So, even more in the aftermath of the Parkland shooting, the anti-gun press cannot get nor tell a story straight.
In the below video, a "child actor" is sent into to various convenience stores and attempts to buy tobacco, alcohol and lottery tickets, which the sale of all of these items are highly regulated and tightly controlled by the states. A clerk can get fired for selling those products to a minor because the store can get into heavy fines or even be forced to close by the revocation of their business license. That's the bait, the paradigm that's set in your mind and you're still thinking about when the switch hits.
The switch happens when he goes to a gun show and buys a rifle. Because the purchase took place at a gun show, the reporter want's you to think "Ah, that must be that 'gun show loophole' that they're always talking about." I admit, they did use the words "private sale" to make the legal team happy, you're still left with the impression that "those stores can't sell alcohol/tobacco/lottery tickets and yet this kid can buy a gun???" However, unless you have some knowledge or experience with gun shows, you don't know about the difference between a purchase of a rifle from an FFL (Federal Firearms License holder) sale from a private sale.

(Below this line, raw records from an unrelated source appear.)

File: src/rtl/bcf_pkg.sv
`default_nettype none
// ----------------------------------------------------------------------------
// bcf_pkg
// Shared types, constants and message text for the byte command FIFO.
// ----------------------------------------------------------------------------
package bcf_pkg;

   localparam int DEPTH_DEFAULT = 8;
   localparam int CMDQ_DEPTH    = 2;
   localparam int CMDQ_PTR_W    = (CMDQ_DEPTH > 1) ? $clog2(CMDQ_DEPTH) : 1;
   localparam int CMDQ_CNT_W    = $clog2(CMDQ_DEPTH + 1);

   localparam logic [7:0] CH_POP   = 8'h20;
   localparam logic [7:0] CH_FLUSH = 8'h2C;
   localparam logic [7:0] CH_DUMP  = 8'h2E;

   localparam int MSG_IDX_W = 5;

   localparam logic [MSG_IDX_W-1:0] LEN_FULL    = 5'd15;
   localparam logic [MSG_IDX_W-1:0] LEN_EMPTY   = 5'd16;
   localparam logic [MSG_IDX_W-1:0] LEN_FLUSHED = 5'd18;

   localparam logic [8*15-1:0] TXT_FULL    = "Buffer is full!";
   localparam logic [8*16-1:0] TXT_EMPTY   = "Buffer is empty!";
   localparam logic [8*18-1:0] TXT_FLUSHED = "Buffer is flushed!";

   typedef enum logic [1:0] {
      OP_STORE,
      OP_POP,
      OP_FLUSH,
      OP_DUMP
   } op_type;

   typedef enum logic [1:0] {
      MSG_FULL,
      MSG_EMPTY,
      MSG_FLUSHED
   } msg_type;

   typedef struct packed {
      op_type     op;
      logic [7:0] data;
   } cmd_type;

   function automatic logic [MSG_IDX_W-1:0] msg_len(input msg_type msg);
      logic [MSG_IDX_W-1:0] len;
      case (msg)
         MSG_FULL:    len = LEN_FULL;
         MSG_EMPTY:   len = LEN_EMPTY;
         MSG_FLUSHED: len = LEN_FLUSHED;
         default:     len = LEN_FULL;
      endcase
      return len;
   endfunction

   // first character sits in the top byte of each string
   function automatic logic [7:0] msg_char(input msg_type msg,
                                           input logic [MSG_IDX_W-1:0] idx);
      logic [MSG_IDX_W-1:0] pos;
      logic [7:0]           ch;
      pos = msg_len(msg) - 5'd1 - idx;
      case (msg)
         MSG_FULL:    ch = TXT_FULL[8*pos +: 8];
         MSG_EMPTY:   ch = TXT_EMPTY[8*pos +: 8];
         MSG_FLUSHED: ch = TXT_FLUSHED[8*pos +: 8];
         default:     ch = 8'h00;
      endcase
      return ch;
   endfunction

endpackage
`default_nettype wire

File: src/rtl/bcf_ram.sv
`default_nettype none
// ----------------------------------------------------------------------------
// bcf_ram
// Generic single-write, single-read RAM with registered read data.
// ----------------------------------------------------------------------------
module bcf_ram #(
   parameter int WIDTH = 8,
   parameter int DEPTH = 8,
   parameter int ADDR_W = (DEPTH > 1) ? $clog2(DEPTH) : 1
) (
   input  wire logic              clock,
   input  wire logic              wr_en,
   input  wire logic [ADDR_W-1:0] wr_addr,
   input  wire logic [WIDTH-1:0]  wr_data,
   input  wire logic              rd_en,
   input  wire logic [ADDR_W-1:0] rd_addr,
   output logic      [WIDTH-1:0]  rd_data
);

   logic [WIDTH-1:0] mem_ff [DEPTH];
   logic [WIDTH-1:0] rd_data_ff;

   always_ff @(posedge clock) begin
      if (wr_en) begin
         mem_ff[wr_addr] <= wr_data;
      end
      if (rd_en) begin
         rd_data_ff <= mem_ff[rd_addr];
      end
   end

   assign rd_data = rd_data_ff;

endmodule
`default_nettype wire

File: src/rtl/bcf_front.sv
`default_nettype none
// ----------------------------------------------------------------------------
// bcf_front
// Takes received words, decodes the command characters and queues them.
// ----------------------------------------------------------------------------
module bcf_front (
   input  wire logic             clock,
   input  wire logic             reset,
   input  wire logic             push,
   input  wire logic [7:0]       rx_byte,
   output logic                  full,
   output logic                  cmd_valid,
   output bcf_pkg::cmd_type      cmd,
   input  wire logic             cmd_take
);

   bcf_pkg::cmd_type                    q_ff [bcf_pkg::CMDQ_DEPTH];
   logic [bcf_pkg::CMDQ_PTR_W-1:0]      wr_ptr_ff, wr_ptr_in;
   logic [bcf_pkg::CMDQ_PTR_W-1:0]      rd_ptr_ff, rd_ptr_in;
   logic [bcf_pkg::CMDQ_CNT_W-1:0]      cnt_ff, cnt_in;
   bcf_pkg::cmd_type                    cmd_in;
   logic                                do_push;
   logic                                do_pop;

   function automatic logic [bcf_pkg::CMDQ_PTR_W-1:0] ptr_inc(
      input logic [bcf_pkg::CMDQ_PTR_W-1:0] p);
      logic [bcf_pkg::CMDQ_PTR_W-1:0] n;
      if (p == bcf_pkg::CMDQ_PTR_W'(bcf_pkg::CMDQ_DEPTH - 1)) begin
         n = '0;
      end else begin
         n = p + 1'b1;
      end
      return n;
   endfunction

   always_comb begin
      cmd_in.data = rx_byte;
      unique case (rx_byte)
         bcf_pkg::CH_POP:   cmd_in.op = bcf_pkg::OP_POP;
         bcf_pkg::CH_FLUSH: cmd_in.op = bcf_pkg::OP_FLUSH;
         bcf_pkg::CH_DUMP:  cmd_in.op = bcf_pkg::OP_DUMP;
         default:           cmd_in.op = bcf_pkg::OP_STORE;
      endcase
   end

   assign full      = (cnt_ff == bcf_pkg::CMDQ_CNT_W'(bcf_pkg::CMDQ_DEPTH));
   assign cmd_valid = (cnt_ff != '0);
   assign cmd       = q_ff[rd_ptr_ff];
   assign do_push   = push && !full;
   assign do_pop    = cmd_take && cmd_valid;

   always_comb begin
      wr_ptr_in = do_push ? ptr_inc(wr_ptr_ff) : wr_ptr_ff;
      rd_ptr_in = do_pop  ? ptr_inc(rd_ptr_ff) : rd_ptr_ff;
      cnt_in    = cnt_ff;
      if (do_push && !do_pop) begin
         cnt_in = cnt_ff + 1'b1;
      end else if (do_pop && !do_push) begin
         cnt_in = cnt_ff - 1'b1;
      end
   end

   always_ff @(posedge clock) begin
      if (reset) begin
         wr_ptr_ff <= '0;
         rd_ptr_ff <= '0;
         cnt_ff    <= '0;
      end else begin
         wr_ptr_ff <= wr_ptr_in;
         rd_ptr_ff <= rd_ptr_in;
         cnt_ff    <= cnt_in;
      end
      if (do_push) begin
         q_ff[wr_ptr_ff] <= cmd_in;
      end
   end

endmodule
`default_nettype wire

File: src/rtl/bcf_back.sv
`default_nettype none
// ----------------------------------------------------------------------------
// bcf_back
// Carries out queued commands on the byte store and sends the result words
// through a one-word output register.
// ----------------------------------------------------------------------------
module bcf_back #(
   parameter int DEPTH = bcf_pkg::DEPTH_DEFAULT
) (
   input  wire logic             clock,
   input  wire logic             reset,
   input  wire logic             cmd_valid,
   input  wire bcf_pkg::cmd_type cmd,
   output logic                  cmd_take,
   output logic                  out_empty,
   input  wire logic             out_pop,
   output logic [7:0]            out_byte,
   output logic                  out_last
);

   localparam int PTR_W = (DEPTH > 1) ? $clog2(DEPTH) : 1;
   localparam int CNT_W = $clog2(DEPTH + 1);

   typedef enum logic [1:0] {
      ST_IDLE,
      ST_READ,
      ST_DATA,
      ST_TEXT
   } state_type;

   state_type                       state_ff, state_in;
   logic [PTR_W-1:0]                head_ff, head_in;
   logic [PTR_W-1:0]                tail_ff, tail_in;
   logic [CNT_W-1:0]                count_ff, count_in;
   logic [CNT_W-1:0]                remain_ff, remain_in;
   bcf_pkg::msg_type                msg_ff, msg_in;
   logic [bcf_pkg::MSG_IDX_W-1:0]   idx_ff, idx_in;
   logic                            out_valid_ff, out_valid_in;
   logic [7:0]                      tx_ff, tx_in;
   logic                            last_ff, last_in;

   logic                            out_free;
   logic                            text_last;
   logic                            wr_en;
   logic                            rd_en;
   logic [PTR_W-1:0]                rd_addr;
   logic [7:0]                      rd_data;

   function automatic logic [PTR_W-1:0] ptr_inc(input logic [PTR_W-1:0] p);
      logic [PTR_W-1:0] n;
      if (p == PTR_W'(DEPTH - 1)) begin
         n = '0;
      end else begin
         n = p + 1'b1;
      end
      return n;
   endfunction

   bcf_ram #(
      .WIDTH  (8),
      .DEPTH  (DEPTH),
      .ADDR_W (PTR_W)
   ) u_store (
      .clock   (clock),
      .wr_en   (wr_en),
      .wr_addr (tail_ff),
      .wr_data (cmd.data),
      .rd_en   (rd_en),
      .rd_addr (rd_addr),
      .rd_data (rd_data)
   );

   assign out_free  = !out_valid_ff || out_pop;
   assign text_last = (idx_ff == bcf_pkg::msg_len(msg_ff) - 5'd1);

   always_comb begin
      state_in     = state_ff;
      head_in      = head_ff;
      tail_in      = tail_ff;
      count_in     = count_ff;
      remain_in    = remain_ff;
      msg_in       = msg_ff;
      idx_in       = idx_ff;
      out_valid_in = out_valid_ff && !out_pop;
      tx_in        = tx_ff;
      last_in      = last_ff;
      cmd_take     = 1'b0;
      wr_en        = 1'b0;
      rd_en        = 1'b0;
      rd_addr      = head_ff;

      unique case (state_ff)
         ST_IDLE: begin
            if (cmd_valid) begin
               cmd_take = 1'b1;
               unique case (cmd.op)
                  bcf_pkg::OP_STORE: begin
                     if (count_ff < CNT_W'(DEPTH)) begin
                        wr_en    = 1'b1;
                        tail_in  = ptr_inc(tail_ff);
                        count_in = count_ff + 1'b1;
                     end else begin
                        msg_in   = bcf_pkg::MSG_FULL;
                        idx_in   = '0;
                        state_in = ST_TEXT;
                     end
                  end
                  bcf_pkg::OP_FLUSH: begin
                     count_in = '0;
                     tail_in  = head_ff;
                     msg_in   = bcf_pkg::MSG_FLUSHED;
                     idx_in   = '0;
                     state_in = ST_TEXT;
                  end
                  bcf_pkg::OP_POP: begin
                     if (count_ff == '0) begin
                        msg_in   = bcf_pkg::MSG_EMPTY;
                        idx_in   = '0;
                        state_in = ST_TEXT;
                     end else begin
                        rd_en     = 1'b1;
                        remain_in = CNT_W'(1);
                        state_in  = ST_READ;
                     end
                  end
                  bcf_pkg::OP_DUMP: begin
                     // dump of an empty store sends nothing
                     if (count_ff != '0) begin
                        rd_en     = 1'b1;
                        remain_in = count_ff;
                        state_in  = ST_READ;
                     end
                  end
                  default: ;
               endcase
            end
         end
         ST_READ: begin
            state_in = ST_DATA;
         end
         ST_DATA: begin
            if (out_free) begin
               out_valid_in = 1'b1;
               tx_in        = rd_data;
               last_in      = (remain_ff == CNT_W'(1));
               head_in      = ptr_inc(head_ff);
               count_in     = count_ff - 1'b1;
               remain_in    = remain_ff - 1'b1;
               if (remain_ff == CNT_W'(1)) begin
                  state_in = ST_IDLE;
               end else begin
                  rd_en    = 1'b1;
                  rd_addr  = ptr_inc(head_ff);
                  state_in = ST_READ;
               end
            end
         end
         ST_TEXT: begin
            if (out_free) begin
               out_valid_in = 1'b1;
               tx_in        = bcf_pkg::msg_char(msg_ff, idx_ff);
               last_in      = text_last;
               idx_in       = idx_ff + 1'b1;
               if (text_last) begin
                  state_in = ST_IDLE;
               end
            end
         end
         default: state_in = ST_IDLE;
      endcase
   end

   always_ff @(posedge clock) begin
      if (reset) begin
         state_ff     <= ST_IDLE;
         head_ff      <= '0;
         tail_ff      <= '0;
         count_ff     <= '0;
         out_valid_ff <= 1'b0;
      end else begin
         state_ff     <= state_in;
         head_ff      <= head_in;
         tail_ff      <= tail_in;
         count_ff     <= count_in;
         out_valid_ff <= out_valid_in;
      end
      remain_ff <= remain_in;
      msg_ff    <= msg_in;
      idx_ff    <= idx_in;
      tx_ff     <= tx_in;
      last_ff   <= last_in;
   end

   assign out_empty = !out_valid_ff;
   assign out_byte  = tx_ff;
   assign out_last  = last_ff;

endmodule
`default_nettype wire

File: src/rtl/byte_command_fifo_core.sv
`default_nettype none
// ----------------------------------------------------------------------------
// byte_command_fifo_core
// Byte FIFO controlled by command characters in the received stream.
// ----------------------------------------------------------------------------
// Input side: a word is taken when req_push is high and req_full is low.
// A space pops the oldest stored byte, a comma flushes the store, a period
// dumps every stored byte oldest first; any other byte is stored, or dropped
// with the text "Buffer is full!" when DEPTH bytes are held.
// Result side: each transmitted byte is a word on rsp_tx_byte with rsp_last
// high on the final word of a command; it is taken when rsp_pop is high and
// rsp_empty is low.
// A two-entry command queue sits between decode and execution, so words keep
// arriving while the executor works. The executor takes one command at a time:
// a store is done in the idle state as the command is taken, message text
// goes out at one word per cycle while the receiver takes the words, and each
// stored byte passes through ST_READ and ST_DATA, as the store RAM read data is
// registered. Every result word goes through the output register.
// Reset empties the command queue, the store and the output register.
// When the receiver stalls the output register holds its word, the executor
// waits, and the command queue fills until req_full is raised.
// ----------------------------------------------------------------------------
module byte_command_fifo_core #(
   parameter int DEPTH = bcf_pkg::DEPTH_DEFAULT
) (
   input  wire logic       clock,
   input  wire logic       reset,
   input  wire logic       req_push,
   output logic            req_full,
   input  wire logic [7:0] req_rx_byte,
   output logic            rsp_empty,
   input  wire logic       rsp_pop,
   output logic [7:0]      rsp_tx_byte,
   output logic            rsp_last
);

   logic             cmd_valid;
   logic             cmd_take;
   bcf_pkg::cmd_type cmd;

   bcf_front u_front (
      .clock     (clock),
      .reset     (reset),
      .push      (req_push),
      .rx_byte   (req_rx_byte),
      .full      (req_full),
      .cmd_valid (cmd_valid),
      .cmd       (cmd),
      .cmd_take  (cmd_take)
   );

   bcf_back #(
      .DEPTH (DEPTH)
   ) u_back (
      .clock     (clock),
      .reset     (reset),
      .cmd_valid (cmd_valid),
      .cmd       (cmd),
      .cmd_take  (cmd_take),
      .out_empty (rsp_empty),
      .out_pop   (rsp_pop),
      .out_byte  (rsp_tx_byte),
      .out_last  (rsp_last)
   );

endmodule
`default_nettype wire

To give an equal example as to what happened in the gun show, let's say the kid waits in the store until he sees someone buy a pack of cigarettes. The kid then walks up to the adult, still in the store and the kid says, "Hey, can I buy that pack of cigarettes from you?" The private sale that happened in the C-store is conceptually and legally the same as the firearms transaction in the video at a gun show.
Now I'll bet you're left with the impression he purchased one of those AR-15 style semi-automatic assault rifles, right? BZZZZZZT!! Wrong! In the below image, the action of the rifle comes into view of the hidden camera, and we have... most likely an older model Marlin XT-22, bolt-action .22 rimfire rifle. It probably only has a 7 or 10-round magazine. Don't quote me on the manufacturer or the model, all I see is what you see. I can say for sure it is a bolt-action .22 rimfire, suitable only for shooting cans and hunting squirrels.
As a bolt-action, you have to manually load each round by lifting the bolt handle, pulling it back (ejecting the empty casing or the bullet already in the chamber), then pushing the bolt forward which loads a new round and pushing the handle back into firing position by moving it down. This takes your hand off the trigger and for aimed shots you can get a shot off about once every three seconds..
Again, to give those who aren't in the know about firearms, this is the rifle that a 12- or 13-year-old boy would find under the Christmas tree when I was that age. Back when, you know, we could go out after the homework and chores were done and do what we wanted until dinner time or the streetlights came on. They're called "free-range kids" today. Before he got that rifle, he had to show a certain level of maturity and be able to articulate and demonstrate the four laws of firearm safety. Said rifle would also be quickly taken away and extra chores assigned upon an inappropriate use of the rifle.
And if you watch the presenter at the end, again he is correct in the facts, but does not specify that a private sale does not have to take place at a gun show, it can happen anywhere.